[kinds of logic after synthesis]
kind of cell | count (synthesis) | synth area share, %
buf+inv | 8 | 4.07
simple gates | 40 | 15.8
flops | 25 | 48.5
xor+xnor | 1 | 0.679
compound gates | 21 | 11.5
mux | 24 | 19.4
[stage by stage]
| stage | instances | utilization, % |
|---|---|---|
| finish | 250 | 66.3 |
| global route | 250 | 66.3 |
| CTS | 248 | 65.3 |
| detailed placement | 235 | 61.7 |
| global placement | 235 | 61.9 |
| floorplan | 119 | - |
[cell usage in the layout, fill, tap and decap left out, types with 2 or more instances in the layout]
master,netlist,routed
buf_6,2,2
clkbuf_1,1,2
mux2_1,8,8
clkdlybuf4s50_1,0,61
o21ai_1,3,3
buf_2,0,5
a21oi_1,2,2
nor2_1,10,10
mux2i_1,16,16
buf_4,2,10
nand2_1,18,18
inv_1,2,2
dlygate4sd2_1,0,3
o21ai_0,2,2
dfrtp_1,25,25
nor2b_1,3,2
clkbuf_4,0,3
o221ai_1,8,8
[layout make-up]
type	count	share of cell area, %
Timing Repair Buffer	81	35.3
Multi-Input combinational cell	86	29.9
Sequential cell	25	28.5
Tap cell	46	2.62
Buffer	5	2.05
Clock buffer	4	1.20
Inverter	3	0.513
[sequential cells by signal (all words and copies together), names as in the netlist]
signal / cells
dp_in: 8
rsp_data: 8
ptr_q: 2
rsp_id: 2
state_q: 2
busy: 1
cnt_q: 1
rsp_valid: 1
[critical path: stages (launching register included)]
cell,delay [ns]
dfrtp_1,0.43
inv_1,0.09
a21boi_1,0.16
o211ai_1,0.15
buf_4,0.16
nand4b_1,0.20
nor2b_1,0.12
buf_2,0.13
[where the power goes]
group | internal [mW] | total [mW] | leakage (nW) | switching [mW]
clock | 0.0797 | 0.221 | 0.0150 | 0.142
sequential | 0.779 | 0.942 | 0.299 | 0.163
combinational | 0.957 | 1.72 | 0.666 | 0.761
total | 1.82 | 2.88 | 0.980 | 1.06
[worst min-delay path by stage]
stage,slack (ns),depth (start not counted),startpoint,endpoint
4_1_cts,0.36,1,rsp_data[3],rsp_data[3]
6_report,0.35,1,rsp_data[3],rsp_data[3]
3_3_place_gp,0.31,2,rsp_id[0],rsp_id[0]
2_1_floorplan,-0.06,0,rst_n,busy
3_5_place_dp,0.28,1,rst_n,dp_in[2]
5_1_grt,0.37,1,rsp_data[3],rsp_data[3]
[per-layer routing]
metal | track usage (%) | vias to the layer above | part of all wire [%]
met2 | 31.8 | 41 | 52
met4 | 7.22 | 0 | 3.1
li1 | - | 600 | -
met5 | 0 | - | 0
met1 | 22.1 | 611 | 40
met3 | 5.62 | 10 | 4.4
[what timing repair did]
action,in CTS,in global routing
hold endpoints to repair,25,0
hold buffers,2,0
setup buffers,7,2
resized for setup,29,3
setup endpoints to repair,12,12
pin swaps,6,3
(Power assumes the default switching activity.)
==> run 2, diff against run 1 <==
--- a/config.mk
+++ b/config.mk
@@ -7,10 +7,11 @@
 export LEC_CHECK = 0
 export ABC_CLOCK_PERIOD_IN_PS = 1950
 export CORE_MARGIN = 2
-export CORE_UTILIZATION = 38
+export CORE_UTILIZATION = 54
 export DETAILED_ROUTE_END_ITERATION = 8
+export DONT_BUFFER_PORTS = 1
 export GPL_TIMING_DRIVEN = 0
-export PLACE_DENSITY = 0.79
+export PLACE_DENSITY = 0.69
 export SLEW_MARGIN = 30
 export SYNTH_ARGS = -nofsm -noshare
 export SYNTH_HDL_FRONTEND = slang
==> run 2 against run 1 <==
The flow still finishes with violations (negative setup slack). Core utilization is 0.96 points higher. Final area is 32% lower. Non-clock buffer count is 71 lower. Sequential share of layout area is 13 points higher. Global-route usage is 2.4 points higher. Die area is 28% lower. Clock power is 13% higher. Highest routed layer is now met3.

-.-.-

### Your assignment
Produce an exact copy of each line from the one holding "3_5_place_dp,0.28,1,rst_n,dp_in[2]" through the last line of the records, both included, and nothing more.

### Solution
3_5_place_dp,0.28,1,rst_n,dp_in[2]
5_1_grt,0.37,1,rsp_data[3],rsp_data[3]
[per-layer routing]
metal | track usage (%) | vias to the layer above | part of all wire [%]
met2 | 31.8 | 41 | 52
met4 | 7.22 | 0 | 3.1
li1 | - | 600 | -
met5 | 0 | - | 0
met1 | 22.1 | 611 | 40
met3 | 5.62 | 10 | 4.4
[what timing repair did]
action,in CTS,in global routing
hold endpoints to repair,25,0
hold buffers,2,0
setup buffers,7,2
resized for setup,29,3
setup endpoints to repair,12,12
pin swaps,6,3
(Power assumes the default switching activity.)
==> run 2, diff against run 1 <==
--- a/config.mk
+++ b/config.mk
@@ -7,10 +7,11 @@
 export LEC_CHECK = 0
 export ABC_CLOCK_PERIOD_IN_PS = 1950
 export CORE_MARGIN = 2
-export CORE_UTILIZATION = 38
+export CORE_UTILIZATION = 54
 export DETAILED_ROUTE_END_ITERATION = 8
+export DONT_BUFFER_PORTS = 1
 export GPL_TIMING_DRIVEN = 0
-export PLACE_DENSITY = 0.79
+export PLACE_DENSITY = 0.69
 export SLEW_MARGIN = 30
 export SYNTH_ARGS = -nofsm -noshare
 export SYNTH_HDL_FRONTEND = slang
==> run 2 against run 1 <==
The flow still finishes with violations (negative setup slack). Core utilization is 0.96 points higher. Final area is 32% lower. Non-clock buffer count is 71 lower. Sequential share of layout area is 13 points higher. Global-route usage is 2.4 points higher. Die area is 28% lower. Clock power is 13% higher. Highest routed layer is now met3.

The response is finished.